▶ _What is required_
Set down word for word the lines that begin the entries and run through the line containing "create_clock -name clk". Give nothing further.

▶ _Data for analysis_

◆ ◆ ◆ ◆

$ cat config.mk
export PLATFORM = sky130hd
export DESIGN_NAME = des_sbox_seq
export DESIGN_NICKNAME = d
export VERILOG_FILES = /design/src/rtl/des_sbox_seq.sv
export SDC_FILE = /design/constraint.sdc
export NUM_CORES = 1
export LEC_CHECK = 0
export CAP_MARGIN = 40
export CORE_MARGIN = 3
export CORE_UTILIZATION = 46
export DETAILED_ROUTE_END_ITERATION = 8
export PLACE_DENSITY = 0.82
export SYNTH_ARGS = -nofsm -noshare
export SYNTH_HDL_FRONTEND = slang
export SYNTH_SLANG_ARGS = --single-unit
$ cat constraint.sdc
create_clock -name clk -period 6.1 [get_ports clk]
set_input_delay 0.61 -clock clk [delete_from_list [all_inputs] [get_ports clk]]
set_output_delay 0.61 -clock clk [all_outputs]
set_load 0.005 [all_outputs]
$ cat src/rtl/des_sbox_seq.sv
// des_sbox_seq: DES S-box sequencer issuing eight 6-bit chunks through one shared lookup port.
// Define DES_SBOX_SEQ_REG_EN to register sb_sel/sb_in; bit n-1 of each vector is DES bit 1.
module des_sbox_seq #(
  parameter bit ORDER = 1'b0
) (
  input  logic        clk,
  input  logic        rst_n,
  input  logic        in_valid,
  output logic        in_ready,
  input  logic [47:0] in_data,
  output logic        out_valid,
  input  logic        out_ready,
  output logic [31:0] out_data,
  output logic [2:0]  sb_sel,
  output logic [5:0]  sb_in,
  input  logic [3:0]  sb_out,
  output logic        busy
);
  typedef enum logic [1:0] {IDLE, RUN, DONE} state_t;
  state_t state, nxt;
  logic [2:0] cnt, cap_idx, last;
  logic [47:0] data_q, shd;
  logic [31:0] res, res_n;
  logic cap;
  assign last = {3{~ORDER}};
`ifdef DES_SBOX_SEQ_REG_EN
  logic [2:0] icnt, ix, sel_d;
  logic iss, iss_d, issue;
  // the first chunk is addressed straight from in_data on the accept edge
  assign icnt = state == IDLE ? 3'd0 : cnt;
  assign ix = ORDER ? ~icnt : icnt;
  assign shd = (state == IDLE ? in_data : data_q) << (6 * ix);
  assign issue = state == IDLE ? in_valid : state == RUN && iss && cnt != 3'd0;
  assign cap = state == RUN && iss_d;
  assign cap_idx = sel_d;
  always_ff @(posedge clk) begin
    if (!rst_n) begin
      sb_sel <= 3'd0;
      sb_in <= 6'd0;
      iss <= 1'b0;
      iss_d <= 1'b0;
      sel_d <= 3'd0;
      cnt <= 3'd0;
    end else begin
      sb_sel <= issue ? ix : 3'd0;
      sb_in <= issue ? shd[47:42] : 6'd0;
      iss <= issue;
      iss_d <= iss;
      sel_d <= sb_sel;
      if (issue) cnt <= icnt + 3'd1;
    end
  end
`else
  logic [2:0] idx;
  assign idx = ORDER ? ~cnt : cnt;
  assign shd = data_q << (6 * idx);
  assign sb_sel = state == RUN ? idx : 3'd0;
  assign sb_in = state == RUN ? shd[47:42] : 6'd0;
  assign cap = state == RUN;
  assign cap_idx = idx;
  always_ff @(posedge clk) begin
    if (!rst_n) cnt <= 3'd0;
    else cnt <= state == RUN ? cnt + 3'd1 : 3'd0;
  end
`endif
  always_comb begin
    res_n = res;
    for (int k = 0; k < 8; k++)
      if (cap && cap_idx == 3'(k)) res_n[31-4*k -: 4] = sb_out;
  end
  always_comb
    nxt = state == IDLE ? (in_valid ? RUN : IDLE)
        : state == RUN ? (cap && cap_idx == last ? DONE : RUN)
        : (out_ready ? IDLE : DONE);
  always_ff @(posedge clk) begin
    if (!rst_n) begin
      state <= IDLE;
      in_ready <= 1'b1;
      out_valid <= 1'b0;
      busy <= 1'b0;
      data_q <= '0;
      res <= '0;
      out_data <= '0;
    end else begin
      state <= nxt;
      in_ready <= nxt == IDLE;
      out_valid <= nxt == DONE;
      busy <= nxt != IDLE;
      res <= res_n;
      if (state == IDLE && in_valid) data_q <= in_data;
      if (state == RUN && nxt == DONE) out_data <= res_n;
    end
  end
endmodule
Word level (Yosys, flattened, before mapping)
Cells that the tools add are included.
{"block": "word_totals", "reg_bits": 120, "latch_bits": 0, "mem_bits_rw": 0, "romBits": 0, "input_bits": 56, "output_inout_bits": 44, "memories": 0}
{"block": "classes", "n_addsub": 1, "n_mul": 1, "div_mod_pow": 0, "order_cmp": 0, "n_eq_ne": 9, "shifts": 1, "mux": 15, "n_bitwise": 0, "reduce_logical": 15}
{"op": "<< shifter 48 x 6 -> 48 bit", "count": 1}
{"op": "2-to-1 mux 4 bit", "count": 8}
{"op": "equality test 3 bit (second input constant)", "count": 4}
{"op": "logical AND 1 bit", "count": 10}
{"op": "2-to-1 mux 2 bit", "count": 4}
{"op": "equality test 3 x 2 -> 1 bit (second input constant)", "count": 2}
{"op": "2-to-1 mux 6 bit", "count": 1}
{"op": "multiplier 2 x 3 -> 5 bit (first input constant)", "count": 1}
{"op": "zero test 2 bit", "count": 2}
{"op": "adder 3 x 1 -> 3 bit (second input constant)", "count": 1}
{"op": "equality test 3 x 1 -> 1 bit (second input constant)", "count": 1}
{"op": "zero test 3 bit", "count": 1}
{"op": "2-to-1 mux 3 bit", "count": 1}
{"op": "equality test 2 x 1 -> 1 bit (second input constant)", "count": 1}
{"op": "equality test 2 bit (second input constant)", "count": 1}
{"op": "AND reduction 2 bit", "count": 1}
{"op": "nonzero test 2 bit", "count": 1}
{"op": "2-to-1 mux 1 bit", "count": 1}

Longest topological paths before layout
{"block": "depth", "word_depth": 7, "ltp_mapped": 11, "ltp_nobuf": 7}

Worst setup path before layout
Ideal clock, no wire load.
{"block": "synth_path", "path_type": "reg-to-output", "start": "register cnt[0], in the netlist cap_idx[0]", "end": "output sb_in[3]", "arrival_time_ps": 2548, "t_required_ps": 5490, "setup_slack_ps": 2942, "stages_incl_launch_ff": 11, "path_cell_list": "dfxtp_1 > buf_2 > clkinv_1 > buf_1 > ha_1 > buf_2 > buf_2 > mux4_1 > nand2_1 > a21oi_1 > or3_1"}
{"block": "synth_via", "elab_chain_len": 3}
{"element": "start: declaration", "line": "21", "source": "logic [2:0] cnt, cap_idx, last;"}
{"element": "start signal: assignment", "line": "63", "source": "else cnt <= state == RUN ? cnt + 3'd1 : 3'd0;"}
{"element": "multiplier 2 x 3 -> 5 bit", "line": "56", "source": "assign shd = data_q << (6 * idx);"}
{"element": "<< shifter 48 x 6 -> 48 bit", "line": "56"}
{"element": "2-to-1 mux 6 bit", "line": "58", "source": "assign sb_in = state == RUN ? shd[47:42] : 6'd0;"}
{"element": "end: declaration", "line": "15", "source": "output logic [5:0] sb_in,"}
Every way passes these cells.

Worst setup path after layout
{"block": "layout_path", "start": "register cnt[0], in the netlist cap_idx[0]", "end": "output sb_in[5]"}
The elaborated chain is that of the path after synthesis.

==> results.py <==
metrics = {
    "die": {
        "start_util_pct": 47.52,
        "coreArea_um2": 10940,
        "die-area_um2": 12610,
        "die_width_um": 112.3,
        "io_pins": 100,
        "fp-row-count": 38,
        "die_y_um": 112.3,
    },
    "yosys": {
        "ys_warn_count": 0,
        "ys_ff_latch": 116,
        "ys_async_sr_fraction_pct": 0,
        "syn_area_per_cell_um2": 9.230,
        "synth_edf_count": 0,
        "synth_area_um2": 5196,
        "yosysSeqAreaShare_pct": 44.69,
        "synthesis.nets": 628,
        "synth.distinct_cells": 37,
        "synth_ff_type": "dfxtp_1",
        "netlist_instances": 563,
    },
    "clocking": {
        "cts_buffer_depth": 2,
        "cts_hold_buffers": 0,
        "post_cts_buffers": 0,
        "cts_tree": "done",
        "cts_buffers": 17,
        "cts_resized": 0,
        "cts.clk_slew.worst_paths_ps": 50,
        "cts_root_buffer": "clkbuf_16",
        "htreeDepth": 4,
        "clk_latency_ps": 410,
        "cts.sinks": 116,
    },
    "grt": {
        "grt_pass1_wl_mm": 22.13,
        "gr-total-overflow": 0,
        "antenna_found_initial": 0,
        "grt_max_degree": 68,
        "track_usage_pct": 22.18,
        "grt_pass1_vias": 4445,
    },
    "placement": {
        "place.gp.congestion": 0.8744,
        "io_buffers": 99,
        "hpwl_mm": 9.300,
    },
    "final_layout": {
        "nNetsFinal": 707,
        "fillers": 904,
        "syn2layout_area_growth_pct": 33.37,
        "layout_common_cells": "nand2_1 (120), dfxtp_1 (116), clkdlybuf4s50_1 (99)",
        "drive_above_1_share_pct": 9.466,
        "final_common_cell": "nand2_1",
        "fin_util_pct": 63.38,
        "n_antenna_cell": 0,
    },
    "detailed_routing": {
        "post_drt_wl_per_cell_um": 16.93,
        "routed_wl_mm": 13.46,
        "first_pass_iters": 4,
        "vias_per_cell": 5.496,
        "drtIter0Drc": 303,
        "num_vias": 4369,
        "drc": 0,
        "drt.antenna.violating_nets": 0,
    },
    "sta": {
        "fmax_ghz": 0.1958,
        "fin_setup_tns_ps": 0,
        "post-route-min-period_ps": 5108,
        "holdWs_ps": 461.4,
        "setup_viol": 0,
        "tightest_slew_ps": 863.1,
        "finalClockSkew_ps": 7.358,
        "fin_crit_sh_pct": 83.73,
        "hold_viol_final": 0,
        "rsz0062_at_grt": "false",
        "maxSlewViolCount": 0,
        "slew_headroom_pct": 42.38,
    },
    "worst_setup_path": {
        "criticalPathCategory": "reg -> out",
        "setup.worst_path.start_class": "register",
        "crit_fanout": 20,
        "cp.required_ps": 5490,
        "crit_arrival_ps": 4500,
        "endpoint_kind": "primary output",
    },
    "power": {
        "powerDensity_nw_per_um2": 305.0,
        "p_leak_nw": 2.708,
        "irDropWorstVdd_uv": 251.4,
    },
    "run_status": {
        "status": "complete, no violations",
    },
    "job": {
        "cap_violations": 0,
    },
    "min_path": {
        "hp-class": "reg -> reg",
    },
}
[kinds of logic after synthesis]
logic type | Yosys count | share of synthesized area [%]
compound gates | 101 | 11.77
fa+ha+maj | 9 | 2.312
simple gates | 212 | 16.25
xor+xnor | 2 | 0.3372
buf+inv | 55 | 4.816
mux | 68 | 19.82
flops | 116 | 44.69
[registers in the layout, indices dropped and copies added, names as in the netlist]
| signal | count |
|---|---|
| cap_idx | 3 |
| busy | 1 |
| state | 2 |
| res | 28 |
| out_valid | 1 |
| out_data | 32 |
| in_ready | 1 |
| data_q | 48 |
[Yosys cell counts, types with 3 or more instances]
cell type / number / share of area, %
nand2_1: 120 / 8.7
dfxtp_1: 116 / 45
nor2_1: 68 / 4.9
a21oi_1: 59 / 5.7
mux2i_1: 38 / 7.3
clkbuf_1: 31 / 2.2
a211oi_1: 28 / 4.0
mux4_2: 13 / 5.6
buf_2: 11 / 1.1
mux4_1: 11 / 5.6
ha_1: 8 / 1.9
mux2_2: 6 / 1.3
nand3_1: 6 / 0.58
inv_1: 5 / 0.36
and3_1: 4 / 0.48
buf_6: 4 / 0.87
nor2b_1: 4 / 0.48
nor3_1: 3 / 0.29
or3_1: 3 / 0.36
[stage by stage]
step / instance area, µm² / instances / setup WS, ps / power, W
2_1_floorplan: 5196 / 563 / 2942 / 0.0009185
3_3_place_gp: 6177 / 759 / 1398 / 0.0009823
3_5_place_dp: 6251 / 763 / 1445 / 0.0009914
4_1_cts: 6930 / 795 / 990.3 / 0.002126
5_1_grt: 6930 / 795 / 706.3 / 0.002182
6_report: 6930 / 795 / 992.2 / 0.002114
[layout make-up]
type / instances / area [µm²] / share of cell area [%]
clock inverters: 15 / 254.0 / 3.665
inverters: 7 / 26.28 / 0.3791
repair buffers: 108 / 1102 / 15.91
well taps: 140 / 175.2 / 2.528
flip-flops and latches: 116 / 2322 / 33.51
multi-input cells: 392 / 2625 / 37.88
clock buffers: 17 / 425.4 / 6.138
[worst max-delay path: stages (launching register included)]
cell,delay (ps)
dfxtp_1,880
ha_1,360
inv_1,80
fa_1,830
buf_6,240
mux4_1,550
mux2_2,290
a22oi_1,240
o22ai_1,130
clkdlybuf4s50_1,460
[final timing paths]
path                                start                        end  slack, ps  cells after the start
setup reg to reg    cap_idx[0]$_SDFF_PN0_  out_data[11]$_SDFFE_PN0P_       3480                      6
hold reg to reg   data_q[42]$_SDFFE_PN0P_    data_q[42]$_SDFFE_PN0P_        460                      2
setup / recovery    cap_idx[0]$_SDFF_PN0_                   sb_in[5]        990                      9
hold / removal    data_q[42]$_SDFFE_PN0P_    data_q[42]$_SDFFE_PN0P_        460                      2
[routing by layer]
| layer | share of wire, % | GRT usage, % | up-vias |
|---|---|---|---|
| met5 | 0 | 0 | - |
| met4 | 1.5 | 7.933 | 0 |
| met3 | 7.4 | 8.571 | 22 |
| met2 | 51 | 37.98 | 164 |
| met1 | 40 | 25.25 | 2075 |
| li1 | - | - | 2108 |
[power by group]
part	total (W)	internal [W]	switching, W
logic	0.000172	0.0000906	0.0000812
registers	0.000805	0.000782	0.0000234
clock network	0.00114	0.000770	0.000367
(Power assumes the default switching activity.)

◆ ◆ ◆ ◆

▶ _Result of the task_
$ cat config.mk
export PLATFORM = sky130hd
export DESIGN_NAME = des_sbox_seq
export DESIGN_NICKNAME = d
export VERILOG_FILES = /design/src/rtl/des_sbox_seq.sv
export SDC_FILE = /design/constraint.sdc
export NUM_CORES = 1
export LEC_CHECK = 0
export CAP_MARGIN = 40
export CORE_MARGIN = 3
export CORE_UTILIZATION = 46
export DETAILED_ROUTE_END_ITERATION = 8
export PLACE_DENSITY = 0.82
export SYNTH_ARGS = -nofsm -noshare
export SYNTH_HDL_FRONTEND = slang
export SYNTH_SLANG_ARGS = --single-unit
$ cat constraint.sdc
create_clock -name clk -period 6.1 [get_ports clk]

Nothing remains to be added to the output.